Talk to other parents whose children are preparing for university on our Higher Education forum.

Are Uni offers made on a first come first served basis?

31 replies

amumthatcares · 30/11/2012 17:13

DD submitted her completed UCAS application & fee to school on 26th October and it still hasn't been sent off. We were led to believe that they would be processed, the teacher reference added and sent off in order that they were submitted to the school. I do appreciate the school has hundreds to deal with but DD is aware of students that have submitted theirs since her and theirs have been processed and sent off in one day. I am not a happy mummy right now and have telephoned the school to tell them so!! DD's concern (and I don't know the answer) is that the Uni's make offers as applications come in and so by the time the latter ones arrive all the spaces will have been offered. Is this the case?

OP posts:
amumthatcares · 02/12/2012 18:23

Thank you for all the replies. My line of thought was the same as that of amillion but I can now see how the system works as a rule with all of the various explanations Xmas Smile

OP posts:
iamapushymum · 13/12/2012 10:14

so what happens, come teh following autumn, if a course ends up with 3 x as many students as it has places for ?

LondonMother · 13/12/2012 12:44

Not really likely, iamapushymum.

  1. The best candidates will be getting 4 or 5 offers from 5 applications, in many subjects. They can only firmly accept one and that has to be done by ?Easter time. I suppose it's then that the university might realise that they have 3 times the number of firm acceptances as they have places, but my hunch would be this doesn't often happen.
  1. Even if they had massively more acceptances than places, come results day some candidates won't meet the entry criteria and others will change their plans and defer or turn the place down.

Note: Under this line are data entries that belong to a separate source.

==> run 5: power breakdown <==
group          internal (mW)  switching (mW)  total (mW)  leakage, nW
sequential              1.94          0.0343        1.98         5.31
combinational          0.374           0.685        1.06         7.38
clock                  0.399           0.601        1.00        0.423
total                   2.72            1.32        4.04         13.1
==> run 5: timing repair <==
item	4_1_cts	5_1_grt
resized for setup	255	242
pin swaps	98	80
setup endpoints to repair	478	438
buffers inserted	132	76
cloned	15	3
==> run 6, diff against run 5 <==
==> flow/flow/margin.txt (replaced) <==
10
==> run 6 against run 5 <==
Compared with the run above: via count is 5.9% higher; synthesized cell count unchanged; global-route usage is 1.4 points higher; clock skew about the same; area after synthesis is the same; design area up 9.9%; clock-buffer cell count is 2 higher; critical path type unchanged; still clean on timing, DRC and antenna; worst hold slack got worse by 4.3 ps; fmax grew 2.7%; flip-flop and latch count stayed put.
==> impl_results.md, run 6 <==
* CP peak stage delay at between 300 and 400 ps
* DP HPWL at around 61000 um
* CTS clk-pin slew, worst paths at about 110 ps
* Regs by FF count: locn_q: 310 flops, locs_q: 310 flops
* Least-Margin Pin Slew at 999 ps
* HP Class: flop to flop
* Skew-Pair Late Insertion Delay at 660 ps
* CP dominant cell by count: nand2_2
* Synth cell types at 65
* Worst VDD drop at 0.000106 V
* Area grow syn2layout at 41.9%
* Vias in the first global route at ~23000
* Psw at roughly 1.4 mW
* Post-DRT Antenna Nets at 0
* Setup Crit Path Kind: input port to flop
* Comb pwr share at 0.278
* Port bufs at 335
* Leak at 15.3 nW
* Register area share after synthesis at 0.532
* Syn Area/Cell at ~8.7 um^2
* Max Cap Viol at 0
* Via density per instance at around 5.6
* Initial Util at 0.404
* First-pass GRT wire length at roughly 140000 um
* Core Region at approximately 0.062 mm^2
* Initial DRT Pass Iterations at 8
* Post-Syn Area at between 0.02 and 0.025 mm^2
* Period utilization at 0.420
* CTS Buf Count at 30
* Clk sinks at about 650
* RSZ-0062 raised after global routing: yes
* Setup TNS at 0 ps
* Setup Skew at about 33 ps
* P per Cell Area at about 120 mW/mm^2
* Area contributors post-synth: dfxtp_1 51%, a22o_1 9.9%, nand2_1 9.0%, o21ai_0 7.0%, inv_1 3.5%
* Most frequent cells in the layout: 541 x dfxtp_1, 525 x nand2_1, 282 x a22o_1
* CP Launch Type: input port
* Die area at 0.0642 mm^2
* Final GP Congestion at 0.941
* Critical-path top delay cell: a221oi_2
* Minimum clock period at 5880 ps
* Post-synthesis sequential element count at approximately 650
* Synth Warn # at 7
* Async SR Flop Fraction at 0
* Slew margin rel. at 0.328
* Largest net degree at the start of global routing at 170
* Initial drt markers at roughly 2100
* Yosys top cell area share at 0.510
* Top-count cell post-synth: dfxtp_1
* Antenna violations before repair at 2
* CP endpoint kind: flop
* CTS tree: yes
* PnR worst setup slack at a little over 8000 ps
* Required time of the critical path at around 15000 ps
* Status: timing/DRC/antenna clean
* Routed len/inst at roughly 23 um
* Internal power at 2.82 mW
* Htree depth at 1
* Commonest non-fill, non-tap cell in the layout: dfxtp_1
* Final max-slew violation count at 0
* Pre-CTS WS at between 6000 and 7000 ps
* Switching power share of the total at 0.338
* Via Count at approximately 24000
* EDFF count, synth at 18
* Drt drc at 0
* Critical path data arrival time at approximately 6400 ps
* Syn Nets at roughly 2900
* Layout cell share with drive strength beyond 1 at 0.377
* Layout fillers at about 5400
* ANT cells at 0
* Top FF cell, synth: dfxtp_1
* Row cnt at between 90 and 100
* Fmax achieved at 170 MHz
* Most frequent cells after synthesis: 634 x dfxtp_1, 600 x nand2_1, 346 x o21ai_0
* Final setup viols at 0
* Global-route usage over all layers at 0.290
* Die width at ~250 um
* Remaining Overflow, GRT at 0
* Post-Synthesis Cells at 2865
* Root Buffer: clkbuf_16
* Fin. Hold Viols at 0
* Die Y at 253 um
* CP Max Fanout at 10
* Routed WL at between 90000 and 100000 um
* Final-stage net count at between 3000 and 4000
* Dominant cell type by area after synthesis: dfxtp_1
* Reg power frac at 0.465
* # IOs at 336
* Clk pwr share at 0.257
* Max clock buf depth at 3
Source: an optimization exercise on an open RTL-to-GDS flow (aim: small area, a short achievable clock period and few clock cycles per item). Production flows keep margins and buffers that such runs may drop. At most, simulation tests tie the RTL to the original design; equivalence was not proved.

==> run X <==
// binary_op_pipe
module binary_op_pipe
#(
  parameter int ParamBitWidth = 32,
  parameter int ParamLatency  = 2,
  parameter int ParamTagWidth = 8
) (
  input  logic                     clk,
  input  logic                     reset,
  input  logic                     in_valid,
  output logic                     in_ready,
  input  logic [3:0]               in_op,
  input  logic [ParamBitWidth-1:0] in_lhs,
  input  logic [ParamBitWidth-1:0] in_rhs,
  input  logic [ParamTagWidth-1:0] in_tag,
  output logic                     out_valid,
  input  logic                     out_ready,
  output logic [ParamBitWidth-1:0] out_result,
  output logic [ParamTagWidth-1:0] out_tag,
  output logic                     out_ovf,
  output logic                     out_zero,
  output logic                     out_illegal
);
  logic        iv;           
  logic [3:0]  iop;
  logic [31:0] ia;           
  logic [31:0] ib;           
  logic [7:0]  itag;
  logic [4:0]  shamt;        
  logic        big;          
  logic        fill;         
  logic [2:0]  cnt;          
  logic        plast;        
  logic [3:0]  bone, btwo, bneg;   
  logic [7:0]  slo, clo;     
  logic        cy;           
  logic [33:0] acs;          
  logic [33:0] acc;          
  logic        rdy, rdy_o;   
  logic        sv;           
  logic        ov;
  logic [31:0] ores;
  logic [7:0]  otag;
  logic        oovf, ozero, oill;
  logic is_addsub, is_sub, is_mul, is_shl, is_shr, is_sh;
  logic is_and, is_or, is_xor, is_ill, is_logic;
  assign is_addsub = (iop[3:1] == 3'd0);
  assign is_sub    = (iop == 4'd1);
  ...
==> flow/config.mk <==
export PLATFORM = sky130hd
export DESIGN_NAME = binary_op_pipe
export DESIGN_NICKNAME = binary_op_pipe
export VERILOG_FILES = /design/flow/design.v
export SDC_FILE = /design/flow/constraint.sdc
export NUM_CORES = 4
export LEC_CHECK = 0
export ABC_AREA = 1
export CAP_MARGIN = 50
export CORE_MARGIN = 2
export CORE_UTILIZATION = 50
export PLACE_DENSITY = 0.65
export SLEW_MARGIN = 65
==> flow/constraint.sdc <==
create_clock -name core_clock -period 12.0 [get_ports {clk}]
set_input_delay 2.4000 -clock core_clock [delete_from_list [all_inputs] [get_ports {clk}]]
set_output_delay 2.4000 -clock core_clock [all_outputs]
set_load 0.01 [all_outputs]
run.sh (not shown) runs the stock make flow with config.mk's settings and CLKGATE_MAP_FILE= SYNTH_SCRIPT=/design/flow/synth_recipe.tcl, a recipe that flattens the netlist after the stock synthesis.
==> run F: changes against run X <==
--- a/flow/design.v
+++ b/flow/design.v
@@ -892,28 +892,29 @@
     end
   end
   always_ff @(posedge clk) begin
     rdy_o <= rdy_n;
   end
   always_ff @(posedge clk) begin
-    slo <= {8{mul_pass}} & mso[7:0];
-    clo <= {8{mul_pass}} & mco[7:0];
-    cy  <= mul_pass & mlo[8];
-  end
-  always_ff @(posedge clk) begin
     if (rdy) begin
       iop   <= in_op;
       ia    <= (in_op == 4'd3) ? in_lhs_rev : in_lhs;
       ib    <= in_rhs ^ {32{in_op == 4'd1}};
       itag  <= in_tag;
       shamt <= in_rhs[4:0];
       big   <= |in_rhs[31:5];
       fill  <= (in_op == 4'd5) & in_lhs[31];
+      slo   <= 8'd0;
+      clo   <= 8'd0;
+      cy    <= 1'b0;
       {bone, btwo, bneg} <= booth_dec({in_rhs[7:0], 1'b0});
     end else if (mul_pass) begin
       {bone, btwo, bneg} <= booth_dec(ib[15:7]);
+      slo <= mso[7:0];
+      clo <= mco[7:0];
+      cy  <= mlo[8];
       if (mul_last) begin
         ia <= mso[39:8];
         ib <= mco[39:8];
       end else begin
         ib <= {mlo[7:0], ib[31:8]};
       end
==> flow/config.mk (replaced) <==
export PLATFORM = sky130hd
export DESIGN_NAME = binary_op_pipe
export DESIGN_NICKNAME = binary_op_pipe
export VERILOG_FILES = /design/flow/design.v
export SDC_FILE = /design/flow/constraint.sdc
export NUM_CORES = 4
export LEC_CHECK = 0
export CAP_MARGIN = 50
export CORE_MARGIN = 2
export CORE_UTILIZATION = 75
export SLEW_MARGIN = 65
==> run M: changes against run X <==
--- a/flow/design.v
+++ b/flow/design.v
@@ -747,15 +747,12 @@
 );
   logic        iv;           
   logic [3:0]  iop;
   logic [31:0] ia;           
   logic [31:0] ib;           
   logic [7:0]  itag;
-  logic [4:0]  shamt;        
-  logic        big;          
-  logic        fill;         
   logic [2:0]  cnt;          
   logic        plast;        
   logic [3:0]  bone, btwo, bneg;   
   logic [7:0]  slo, clo;     
   logic        cy;           
   logic [33:0] acs;          
@@ -763,19 +760,20 @@
   logic        rdy, rdy_o;   
   logic        sv;           
   logic        ov;
   logic [31:0] ores;
   logic [7:0]  otag;
   logic        oovf, ozero, oill;
-  logic is_addsub, is_sub, is_mul, is_shl, is_shr, is_sh;
+  logic is_addsub, is_sub, is_mul, is_shl, is_shr, is_ashr, is_sh;
   logic is_and, is_or, is_xor, is_ill, is_logic;
   assign is_addsub = (iop[3:1] == 3'd0);
   assign is_sub    = (iop == 4'd1);
   assign is_mul    = (iop == 4'd2);
   assign is_shl    = (iop == 4'd3);
   assign is_shr    = (iop == 4'd4) || (iop == 4'd5);
+  assign is_ashr   = (iop == 4'd5);
   assign is_sh     = is_shl || is_shr;
   assign is_and    = (iop == 4'd6);
   assign is_or     = (iop == 4'd7);
   assign is_xor    = (iop == 4'd8);
   assign is_ill    = (iop > 4'd8);
   assign is_logic  = is_and || is_or || is_xor;
@@ -809,13 +807,17 @@
   assign t_s     = ia | ib;
   assign ovf_as  = (ia[31] == ib[31]) && (sum_s[31] != ia[31]);
   assign eq0_s   = (p_s == {t_s[30:0], cin});
   assign eq1_s   = (~p_s == {g_s[30:0], cin});
   assign logic_s = ({32{is_xor | is_or}} & p_s) | ({32{is_and | is_or}} & g_s);
   logic [31:0] sy, sy_rev, shmask;
-  logic        zero_sh;
+  logic [4:0]  shamt;
+  logic        zero_sh, big, fill;
+  assign shamt = ib[4:0];
+  assign big   = |ib[31:5];
+  assign fill  = is_ashr & ia[31];
   always_comb begin
     logic [32:0] r;
     r  = $signed({fill, ia}) >>> shamt;
     sy = big ? {32{fill}} : r[31:0];
   end
   always_comb begin
@@ -902,15 +904,12 @@
   always_ff @(posedge clk) begin
     if (rdy) begin
       iop   <= in_op;
       ia    <= (in_op == 4'd3) ? in_lhs_rev : in_lhs;
       ib    <= in_rhs ^ {32{in_op == 4'd1}};
       itag  <= in_tag;
-      shamt <= in_rhs[4:0];
-      big   <= |in_rhs[31:5];
-      fill  <= (in_op == 4'd5) & in_lhs[31];
       {bone, btwo, bneg} <= booth_dec({in_rhs[7:0], 1'b0});
     end else if (mul_pass) begin
       {bone, btwo, bneg} <= booth_dec(ib[15:7]);
       if (mul_last) begin
         ia <= mso[39:8];
         ib <= mco[39:8];
--- a/flow/config.mk
+++ b/flow/config.mk
@@ -5,9 +5,9 @@
 export SDC_FILE = /design/flow/constraint.sdc
 export NUM_CORES = 4
 export LEC_CHECK = 0
 export ABC_AREA = 1
 export CAP_MARGIN = 50
 export CORE_MARGIN = 2
-export CORE_UTILIZATION = 50
-export PLACE_DENSITY = 0.65
+export CORE_UTILIZATION = 40
+export PLACE_DENSITY = 0.6
 export SLEW_MARGIN = 65
==> notes <==
In run X the cell area is smaller than in run M, by about 0.6%.
Between run X and run M, the lower worst setup slack is in run X (gap 70 ps).
Run F did not get past 5_1_grt, error GRT-0232. Run M passed the timing, design-rule and antenna checks. Run X finished clean.
Flip-flop and latch count: run M is lower than run X (7).
Against run X, the sequential share of layout area of run M is lower by 0.95 points.
Testbench counts of run X, summed over its fixed seeds: cycles 22,384, items 16,000.
Testbench counts of run M, summed over its fixed seeds: cycles 22,384, items 16,000.
Function not checked in run F: the RTL went through the layout flow alone.

## re-timing with driven ports
Ports are ideal in the flow. The routed layouts listed here were re-timed in OpenROAD. Step 1 sets driving cells, clkbuf_16 on the clock port and buf_2 on the other inputs (assumed; they add their load-dependent delay and slew). Step 2, shift: input delay + t, output delay - t, t = (earliest + latest rising clock arrival at the registers) / 2. This alone moves slack from input paths to output paths. a / b / c = no drivers / after step 1 / after step 2; a / b = the first two.
| run | t, ns | slack for setup (ns) | worst setup path at the end | worst data-port slew with drivers (ns) |
|---|---|---|---|---|
| run X | 0.637 | 7.677 / 7.677 / 7.191 | input to register | 0.06 |
| run M | 0.653 | 7.747 / 7.747 / 7.211 | input to register | 0.05 |
After both steps setup and hold are still met in every run listed. The setup slack of run M, which loses most, moves by 0.000 ns with the drivers and by -0.536 ns with both steps.
What follows belongs to an exercise in optimizing a design on an open flow for small area; a production flow would make more cautious choices. At most, simulation tests tie the RTL to the original design; equivalence was not proved. For run 3, only the layout was checked, not whether the RTL still works. The flow treats the clock pin as an ideal source, which a real chip does not have. Power is estimated from default activity; no workload was simulated.

==> design.v <==
package robotCfgPkg;
	typedef logic [7:0] percent_t;
	typedef logic [31:0] pulseWidth_t;
	typedef logic [31:0] encCount_t;
	localparam logic [31:0] framePeriodCycles = 32'd1100000;
	localparam logic [31:0] pulseLowLimit = 32'd50000;
	localparam logic [31:0] pulseRangeStep = 32'd250;
	localparam logic [31:0] centerPercent = 32'd100;
	localparam pulseWidth_t pulseRestWidth = pulseLowLimit + centerPercent * pulseRangeStep;
	localparam encCount_t encResetCount = 32'h80000000;
endpackage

Universities will know from experience how many they are likely to lose for these reasons and will have factored that in at the offer stage.
  1. Insurance offers are a complicating factor as if a candidate doesn't get into her/his firm choice but does meet the conditions of the insurance offer, the insurance place is contractually bound to take the student, if I understand this correctly. My hunch (again) would be that the kind of massively oversubscribed courses we're talking about would mostly be accepted as firm offers rather than insurance offers, so there won't be that many insurance offers to factor in.

I'd be interested to hear from people who know what they're talking about if my hunches are anywhere near the true position!

titchy · 13/12/2012 12:49

It is just as you say londonmonther Smile

IF a course does over-recruit, the institution just has to suck it up and deal with it.

LondonMother · 13/12/2012 16:08

Xmas Smile Titchy!

FestiveWench · 13/12/2012 16:15

Yup. We suck it up.
And the admissions tutor responsible has to hide from the admin staff who have to deal with the increased numbers for the next three years :)

Worst I've done is been 15 students over target for a 140 student course.